Historic house in Missouri, United States

The Guitar House, previously known as Confederate Hill, is a historic home located in Columbia, Missouri. It was built between 1859 and 1862 and is a two-story, Italianate style dwelling. It has a low-pitched hipped roof, tall slender windows with segmented arches, decorative eave brackets, and a single-story front porch with square supports. The house was constructed by David Guitar, an officer in the Union forces (the 61st Regiment of the Enrolled Missouri Militia) during the American Civil War. The house was added to the National Register of Historic Places in 1993.

==Property name==
It is commonly thought David Guitar served in the Confederate forces, but this is a myth perhaps started by a previous owner of the house, Ward Dorrance, who renamed the property Confederate Hill while he owned it from 1940 to 1953. Dorrance was a fiction writer and teacher. He left his papers to the University of North Carolina at Chapel Hill.

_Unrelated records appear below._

===== config.mk =====
export PLATFORM = sky130hd
export DESIGN_NAME = uart_tx_sched
export DESIGN_NICKNAME = d
export VERILOG_FILES = /design/src/rtl/uart_tx_sched.sv
export SDC_FILE = /design/constraint.sdc
export NUM_CORES = 1
export LEC_CHECK = 0
export BUFFER_PORTS_ARGS = -buffer_cell sky130_fd_sc_hd__buf_2
export CAP_MARGIN = 20
export CORE_MARGIN = 2
export CORE_UTILIZATION = 54
export CTS_BUF_LIST = sky130_fd_sc_hd__clkbuf_16
export CTS_CLUSTER_SIZE = 24
export DETAILED_ROUTE_END_ITERATION = 8
export PLACE_DENSITY = 0.82
export SLEW_MARGIN = 20
export SYNTH_ARGS = -nofsm -noshare
export SYNTH_HDL_FRONTEND = slang
export SYNTH_SLANG_ARGS = --single-unit

===== constraint.sdc =====
create_clock -name clk -period 3.5 [get_ports clk]
set_input_delay 0.7 -clock clk [delete_from_list [all_inputs] [get_ports clk]]
set_output_delay 0.7 -clock clk [all_outputs]
set_load 0.01 [all_outputs]
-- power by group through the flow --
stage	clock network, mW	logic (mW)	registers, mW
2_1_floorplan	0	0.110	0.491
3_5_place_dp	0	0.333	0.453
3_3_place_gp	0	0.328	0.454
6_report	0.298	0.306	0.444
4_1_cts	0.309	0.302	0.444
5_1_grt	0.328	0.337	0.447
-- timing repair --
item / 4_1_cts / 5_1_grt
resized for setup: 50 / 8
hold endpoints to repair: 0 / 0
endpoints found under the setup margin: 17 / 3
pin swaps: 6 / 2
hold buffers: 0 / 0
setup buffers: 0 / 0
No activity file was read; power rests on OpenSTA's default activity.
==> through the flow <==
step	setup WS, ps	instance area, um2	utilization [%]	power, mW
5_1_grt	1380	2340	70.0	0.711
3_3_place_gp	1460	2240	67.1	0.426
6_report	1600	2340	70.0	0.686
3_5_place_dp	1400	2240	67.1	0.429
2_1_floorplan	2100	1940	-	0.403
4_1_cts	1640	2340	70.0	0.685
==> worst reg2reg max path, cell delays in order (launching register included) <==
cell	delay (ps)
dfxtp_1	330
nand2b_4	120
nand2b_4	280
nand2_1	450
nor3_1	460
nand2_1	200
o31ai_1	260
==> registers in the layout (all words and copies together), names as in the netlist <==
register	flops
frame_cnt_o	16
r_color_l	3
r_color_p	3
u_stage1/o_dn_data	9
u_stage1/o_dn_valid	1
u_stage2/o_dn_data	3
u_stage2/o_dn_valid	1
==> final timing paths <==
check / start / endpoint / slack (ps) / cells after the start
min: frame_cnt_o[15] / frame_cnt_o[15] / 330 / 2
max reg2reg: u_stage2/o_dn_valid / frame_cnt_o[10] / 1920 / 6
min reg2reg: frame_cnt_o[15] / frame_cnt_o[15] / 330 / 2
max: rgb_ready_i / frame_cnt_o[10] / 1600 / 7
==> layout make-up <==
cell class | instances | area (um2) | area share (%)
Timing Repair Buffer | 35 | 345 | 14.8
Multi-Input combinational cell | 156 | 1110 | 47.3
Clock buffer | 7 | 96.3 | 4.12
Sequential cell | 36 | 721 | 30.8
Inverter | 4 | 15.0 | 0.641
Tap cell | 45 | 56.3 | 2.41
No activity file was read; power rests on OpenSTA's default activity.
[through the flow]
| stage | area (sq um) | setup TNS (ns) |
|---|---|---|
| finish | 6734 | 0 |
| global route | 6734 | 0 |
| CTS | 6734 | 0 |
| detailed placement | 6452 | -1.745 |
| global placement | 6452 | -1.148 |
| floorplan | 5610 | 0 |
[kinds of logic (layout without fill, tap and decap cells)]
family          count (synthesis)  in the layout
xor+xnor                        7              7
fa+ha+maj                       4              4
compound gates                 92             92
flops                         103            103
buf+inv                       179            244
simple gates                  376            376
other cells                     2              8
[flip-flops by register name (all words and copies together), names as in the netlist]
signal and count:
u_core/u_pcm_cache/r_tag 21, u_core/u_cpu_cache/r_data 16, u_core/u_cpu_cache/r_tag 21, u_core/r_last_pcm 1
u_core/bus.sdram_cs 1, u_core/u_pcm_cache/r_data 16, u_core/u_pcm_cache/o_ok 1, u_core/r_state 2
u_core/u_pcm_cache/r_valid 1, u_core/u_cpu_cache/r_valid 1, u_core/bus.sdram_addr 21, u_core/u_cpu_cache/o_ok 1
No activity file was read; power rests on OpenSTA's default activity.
## config.mk

```make
export PLATFORM = sky130hd
export DESIGN_NAME = counter_mode_sequencer
export DESIGN_NICKNAME = d
export VERILOG_FILES = /design/src/rtl/counter_mode_sequencer.sv
export SDC_FILE = /design/constraint.sdc
export NUM_CORES = 1
export LEC_CHECK = 0
export ABC_AREA = 1
export CAP_MARGIN = 20
export CORE_MARGIN = 2
export CORE_UTILIZATION = 35
export CTS_CLUSTER_DIAMETER = 200
export DETAILED_ROUTE_END_ITERATION = 6
export GPL_TIMING_DRIVEN = 0
export PLACE_DENSITY = 0.52
export SLEW_MARGIN = 20
export SYNTH_ARGS = -nofsm -noshare
export SYNTH_HDL_FRONTEND = slang
export SYNTH_SLANG_ARGS = --single-unit
```

## constraint.sdc

```tcl
create_clock -name clk -period 4.59 [get_ports clk]
set_clock_uncertainty 0.2 [all_clocks]
set_input_delay 0.459 -clock clk [delete_from_list [all_inputs] [get_ports clk]]
set_output_delay 0.459 -clock clk [all_outputs]
set_load 0.05 [all_outputs]
```

## src/rtl/counter_mode_sequencer.sv

```systemverilog
// Step sequencer that drives the enable and mode inputs of a universal_counter.
// A small table of {mode, duration, last} steps is played back-to-back with no
// gap cycles, optionally looping, with busy/done/aborted status. All outputs
// are registered; reset is synchronous and active-low.
module counter_mode_sequencer #(
  parameter int NUM_STEPS = 4,
  parameter int STEP_AW   = 2,
  parameter int DUR_W     = 8
) (
  input  logic               clk,
  input  logic               rst,
  input  logic               cfg_we,
  input  logic [STEP_AW-1:0] cfg_addr,
  input  logic [1:0]         cfg_mode,
  input  logic [DUR_W-1:0]   cfg_dur,
  input  logic               cfg_last,
  input  logic               start,
  input  logic               abort,
  input  logic               loop_en,
  output logic               cnt_enable,
  output logic [1:0]         cnt_mode,
  output logic               busy,
  output logic               done,
  output logic               aborted,
  output logic [STEP_AW-1:0] step_idx,
  output logic [DUR_W-1:0]   remaining
);

  typedef enum logic [0:0] {
    ST_IDLE = 1'b0,
    ST_RUN  = 1'b1
  } state_e;

  state_e               state_q, state_d;
  logic                 cnt_enable_q, cnt_enable_d;
  logic [1:0]           cnt_mode_q, cnt_mode_d;
  logic                 busy_q, busy_d;
  logic                 done_q, done_d;
  logic                 aborted_q, aborted_d;
  logic [STEP_AW-1:0]   step_idx_q, step_idx_d;
  logic [DUR_W-1:0]     remaining_q, remaining_d;

  // Step table; frozen while a program is running.
  logic [1:0]           tbl_mode_q [NUM_STEPS];
  logic [DUR_W-1:0]     tbl_dur_q  [NUM_STEPS];
  logic [NUM_STEPS-1:0] tbl_last_q;

  logic                 tbl_we_s;
  logic                 end_step_s;
  logic [STEP_AW-1:0]   next_idx_s;

  assign tbl_we_s   = cfg_we && (state_q == ST_IDLE);
  // The last table slot always ends the program even without its last flag.
  assign end_step_s = tbl_last_q[step_idx_q] || (step_idx_q == STEP_AW'(NUM_STEPS - 1));
  assign next_idx_s = step_idx_q + STEP_AW'(1);

  // Table storage: cleared on reset, written only while idle.
  always_ff @(posedge clk) begin
    if (!rst) begin
      for (int i = 0; i < NUM_STEPS; i++) begin
        tbl_mode_q[i] <= 2'b00;
        tbl_dur_q[i]  <= {DUR_W{1'b0}};
      end
      tbl_last_q <= {NUM_STEPS{1'b0}};
    end else if (tbl_we_s) begin
      tbl_mode_q[cfg_addr] <= cfg_mode;
      tbl_dur_q[cfg_addr]  <= cfg_dur;
      tbl_last_q[cfg_addr] <= cfg_last;
    end
  end

  // FSM and registered output state.
  always_ff @(posedge clk) begin
    if (!rst) begin
      state_q      <= ST_IDLE;
      cnt_enable_q <= 1'b0;
      cnt_mode_q   <= 2'b00;
      busy_q       <= 1'b0;
      done_q       <= 1'b0;
      aborted_q    <= 1'b0;
      step_idx_q   <= {STEP_AW{1'b0}};
      remaining_q  <= {DUR_W{1'b0}};
    end else begin
      state_q      <= state_d;
      cnt_enable_q <= cnt_enable_d;
      cnt_mode_q   <= cnt_mode_d;
      busy_q       <= busy_d;
      done_q       <= done_d;
      aborted_q    <= aborted_d;
      step_idx_q   <= step_idx_d;
      remaining_q  <= remaining_d;
    end
  end

  // Next-state and next-output logic; pulses default low, index/count hold.
  always_comb begin
    state_d      = state_q;
    cnt_enable_d = cnt_enable_q;
    cnt_mode_d   = cnt_mode_q;
    busy_d       = busy_q;
    done_d       = 1'b0;
    aborted_d    = 1'b0;
    step_idx_d   = step_idx_q;
    remaining_d  = remaining_q;
    case (state_q)
      ST_IDLE: begin
        cnt_enable_d = 1'b0;
        cnt_mode_d   = 2'b00;
        busy_d       = 1'b0;
        if (start && !abort) begin
          state_d      = ST_RUN;
          step_idx_d   = {STEP_AW{1'b0}};
          remaining_d  = tbl_dur_q[0];
          cnt_mode_d   = tbl_mode_q[0];
          cnt_enable_d = 1'b1;
          busy_d       = 1'b1;
        end else begin
          state_d = ST_IDLE;
        end
      end
      ST_RUN: begin
        if (abort) begin
          state_d      = ST_IDLE;
          cnt_enable_d = 1'b0;
          cnt_mode_d   = 2'b00;
          busy_d       = 1'b0;
          aborted_d    = 1'b1;
        end else if (remaining_q == DUR_W'(1)) begin
          if (!end_step_s) begin
            step_idx_d  = next_idx_s;
            remaining_d = tbl_dur_q[next_idx_s];
            cnt_mode_d  = tbl_mode_q[next_idx_s];
          end else if (loop_en) begin
            step_idx_d  = {STEP_AW{1'b0}};
            remaining_d = tbl_dur_q[0];
            cnt_mode_d  = tbl_mode_q[0];
          end else begin
            state_d      = ST_IDLE;
            cnt_enable_d = 1'b0;
            cnt_mode_d   = 2'b00;
            busy_d       = 1'b0;
            done_d       = 1'b1;
          end
        end else begin
          // A loaded 0 wraps here, giving a full 2^DUR_W-cycle step.
          remaining_d = remaining_q - DUR_W'(1);
        end
      end
      default: begin
        state_d      = ST_IDLE;
        cnt_enable_d = 1'b0;
        cnt_mode_d   = 2'b00;
        busy_d       = 1'b0;
      end
    endcase
  end

  assign cnt_enable = cnt_enable_q;
  assign cnt_mode   = cnt_mode_q;
  assign busy       = busy_q;
  assign done       = done_q;
  assign aborted    = aborted_q;
  assign step_idx   = step_idx_q;
  assign remaining  = remaining_q;

endmodule

```

==> run_results.csv <==
group,metric,value,unit
status,status,"completed",
floorplanning,core,9110,µm²
drt,viasPerCell,4.56,
critical_path,path_buf_inv,4,
timing,finalHoldViolCount,0,
power,power.switching,372,µW
timing,fmax,421,MHz
clock_tree,cts_setup_buffers,0,
floorplanning,start_util,35.5,%
clock_tree,cts_made_buffers,9,
drt,wl_per_cell,12.7,µm
drt,ant_nets,0,
floorplanning,rows,35,
layout,multi_input_area,1330,µm²
layout,antennaDiodeCount,0,
critical_path,cp-end-kind,"register",
yosys,synthTopCellsByCount,"nand2_1, nor2_1, inv_1, edfxtp_1, nand3_1",
timing,tns,0,ns
global_routing,grt_max_degree,12,
timing,grt_setup_unrepaired,"no",
place,dpl_cell_area,3710,µm²
power,pwr-share-comb,17.2,%
critical_path,start_kind,"register",
yosys,syn_inst,434,
place,gp_congestion,0.763,
critical_path,crit_arrival,2.15,ns
layout,syn_to_final_growth,21.3,%
global_routing,grt_pass1_wl,13000,µm
yosys,yosysSeqAreaShare,49.6,%
timing,timing.slew.headroom,47.4,%
global_routing,first_global_vias,2633,
layout,drive_gt1_share,8.06,%
critical_path,cp_max_fo,10,
critical_path,crit_family,"simple AND/OR/NAND/NOR gates",
layout,design_area,3920,µm²
clock_tree,ctsResizeCount,0,
power,leakagePower,0.00166,µW
global_routing,grt_usage,16.6,%
clock_tree,clk_root_buffer_cell,"clkbuf_8",
floorplanning,die_area,10000,µm²
yosys,synth_edf_count,40,
yosys,netlist.area_leader.share,37.2,%
yosys,yosysUniqueCellTypes,29,
power,clkPwrFrac,37.2,%
layout,final_cells,595,
clock_tree,cts_buffer_depth,2,
clock_tree,cts_tree,"yes",
layout,ff_latch_area,1600,µm²
hold_path,worstHoldPathType,"reg -> reg",
floorplanning,chipWidth,100,µm
power,swShare,27.3,%
clock_tree,cts_num_sinks,60,
drt,dr.pass1.iters,4,
yosys,avgSynthCellArea,7.45,µm²
floorplanning,top_level_ports,35,
drt,wirelength,7550,µm
drt,drc,0,
yosys,synth_top_cell_by_area,"edfxtp_1",
global_routing,antenna_found_initial,0,
timing,slew_violations,0,
clock_tree,cts_hold_buf,0,
place,numPlacedInstances,579,
yosys,synth_seq_cells,60,
power,p_per_area,348,nW/µm²
floorplanning,die_height,100,µm
job,cap_violations,0,
yosys,async_flop_share,0,%
timing,min_period,2.38,ns
yosys,yosysWarnings,0,
critical_path,worstPathCellList,"inv_2 -> buf_2 -> nand2_1 -> nor3_1 -> inv_1 -> clkbuf_1 -> nand2_1",
yosys,syn-num-nets,456,
layout,fillers,961,
timing,whs,0.263,ns
place,port_buffers,34,
yosys,synth_ff_type,"edfxtp_1",
clock_tree,clkTransAtPathRegs,0.07,ns
yosys,netlist_area,3230,µm²
timing,setup_viol,0,
critical_path,cpMostUsedCell,"nand2_1",
yosys,yosys.cell_count.top_type,"nand2_1",
clock_tree,clk_latency,0.33,ns
place,dp_hpwl,5950,µm
critical_path,crit_required,4.36,ns
critical_path,slowest_stage,"nand2_1",
power,power,1360,µW
critical_path,path_class,"reg -> reg",
timing,fin_crit_sh,51.7,%
drt,vias,2712,
power,cell_internal_pwr,992,µW
yosys,synth_area_leaders,"edfxtp_1, nand2_1, dfxtp_1, nor2_1, inv_1",
global_routing,gr-total-overflow,0,
clock_tree,htreeDepth,3,
power,power_frac_seq,45.6,%
layout,fin_nets,501,
drt,drtIter0Drc,132,
timing,worst_slew_pin_slew,0.788,ns
critical_path,max_stage_delay,0.40,ns
power,worst_ir_drop_vdd,0.000208,V
-- metal layers --
layer / track usage, % / share of wire [%] / up-vias / wire length [µm]
met1: 22.4 / 49 / 1200 / 3730
met3: 3.41 / 4.0 / 9 / 299
li1: - / - / 1446 / -
met4: 4.85 / 1.3 / 0 / 95
met5: 0 / 0 / - / 0
met2: 26.9 / 45 / 57 / 3430
-- cell type report --
class	instances	area share, %
buffer	16	1.92
clock buffer	11	3.35
clock inverter	5	1.98
inverter	61	5.84
multi-input combinational	297	33.8
sequential	60	40.9
tap	111	3.54
timing repair buffer	34	8.68
-- state kept, by name, indices dropped and copies added (netlist names) --
signal,cells
step_idx,2
tbl_mode_q,8
aborted,1
tbl_dur_q,32
cnt_mode,2
state_q,1
done,1
busy,1
remaining,8
tbl_last_q,4
-- worst paths after layout --
kind | startpoint | to | slack, ns | cells after the start
worst max-delay path | state_q | tbl_dur_q[0][3] | 2.21 | 7
worst min-delay path | tbl_last_q[3] | tbl_last_q[3] | 0.26 | 2
worst max register to register | state_q | tbl_dur_q[0][3] | 2.21 | 7
worst min register to register | tbl_last_q[3] | tbl_last_q[3] | 0.26 | 2
-- kinds of logic (layout without fill, tap and decap cells) --
logic type                 count (synthesis)  in the layout  synth area share, %
buffers and inverters                     77            127                 9.41
DFF                                       60             60                 49.6
AOI/OAI and AO/OA                         33             33                 6.00
adders and majority gates                  3              3                 1.16
xor gates and xnor gates                   3              3                0.813
and+or+nand+nor                          258            258                 33.1
-- layout by cell type (no fill, tap or decap), types with 10 or more instances in the layout --
| cell type | instances |
|---|---|
| nand2_1 | 132 |
| nor2_1 | 77 |
| inv_1 | 49 |
| edfxtp_1 | 40 |
| clkdlybuf4s50_1 | 34 |
| nand3_1 | 28 |
| dfxtp_1 | 20 |
| clkbuf_1 | 13 |
| a21oi_1 | 11 |
| inv_2 | 10 |
-- power by group through the flow --
stage	Combinational [µW]	Clock (µW)	Sequential [µW]
2_1_floorplan	143	0	652
4_1_cts	236	524	623
6_report	234	508	622
3_3_place_gp	233	0	634
3_5_place_dp	235	0	634
5_1_grt	265	546	626
-- metrics by stage --
step,utilization [%],setup WS (ns)
2_1_floorplan,-,2.44
3_3_place_gp,40.7,1.98
3_5_place_dp,40.7,1.94
4_1_cts,43.0,2.17
5_1_grt,43.0,1.94
6_report,43.0,2.21
-- worst min-delay path: cells and delay by family (launching register included) --
family | cells | cell delay (ns)
AOI/OAI and AO/OA | 1 | 0.06
buffers and inverters | 1 | 0.06
DFF | 1 | 0.30
No activity file was read; power rests on OpenSTA's default activity.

Other documentation of Guitar's Union service includes the front-page obituary published on Jan. 2, 1912, in the University Missourian. The National Register of Historic Places document cites the correct source and page but concludes incorrectly that the Enrolled Missouri Militia is a Confederate force. Further, Switizler's History of Boone County contains no records of Confederate service records, because "There are no official records accessible of the Confederate soldiers, and but few of the Federals."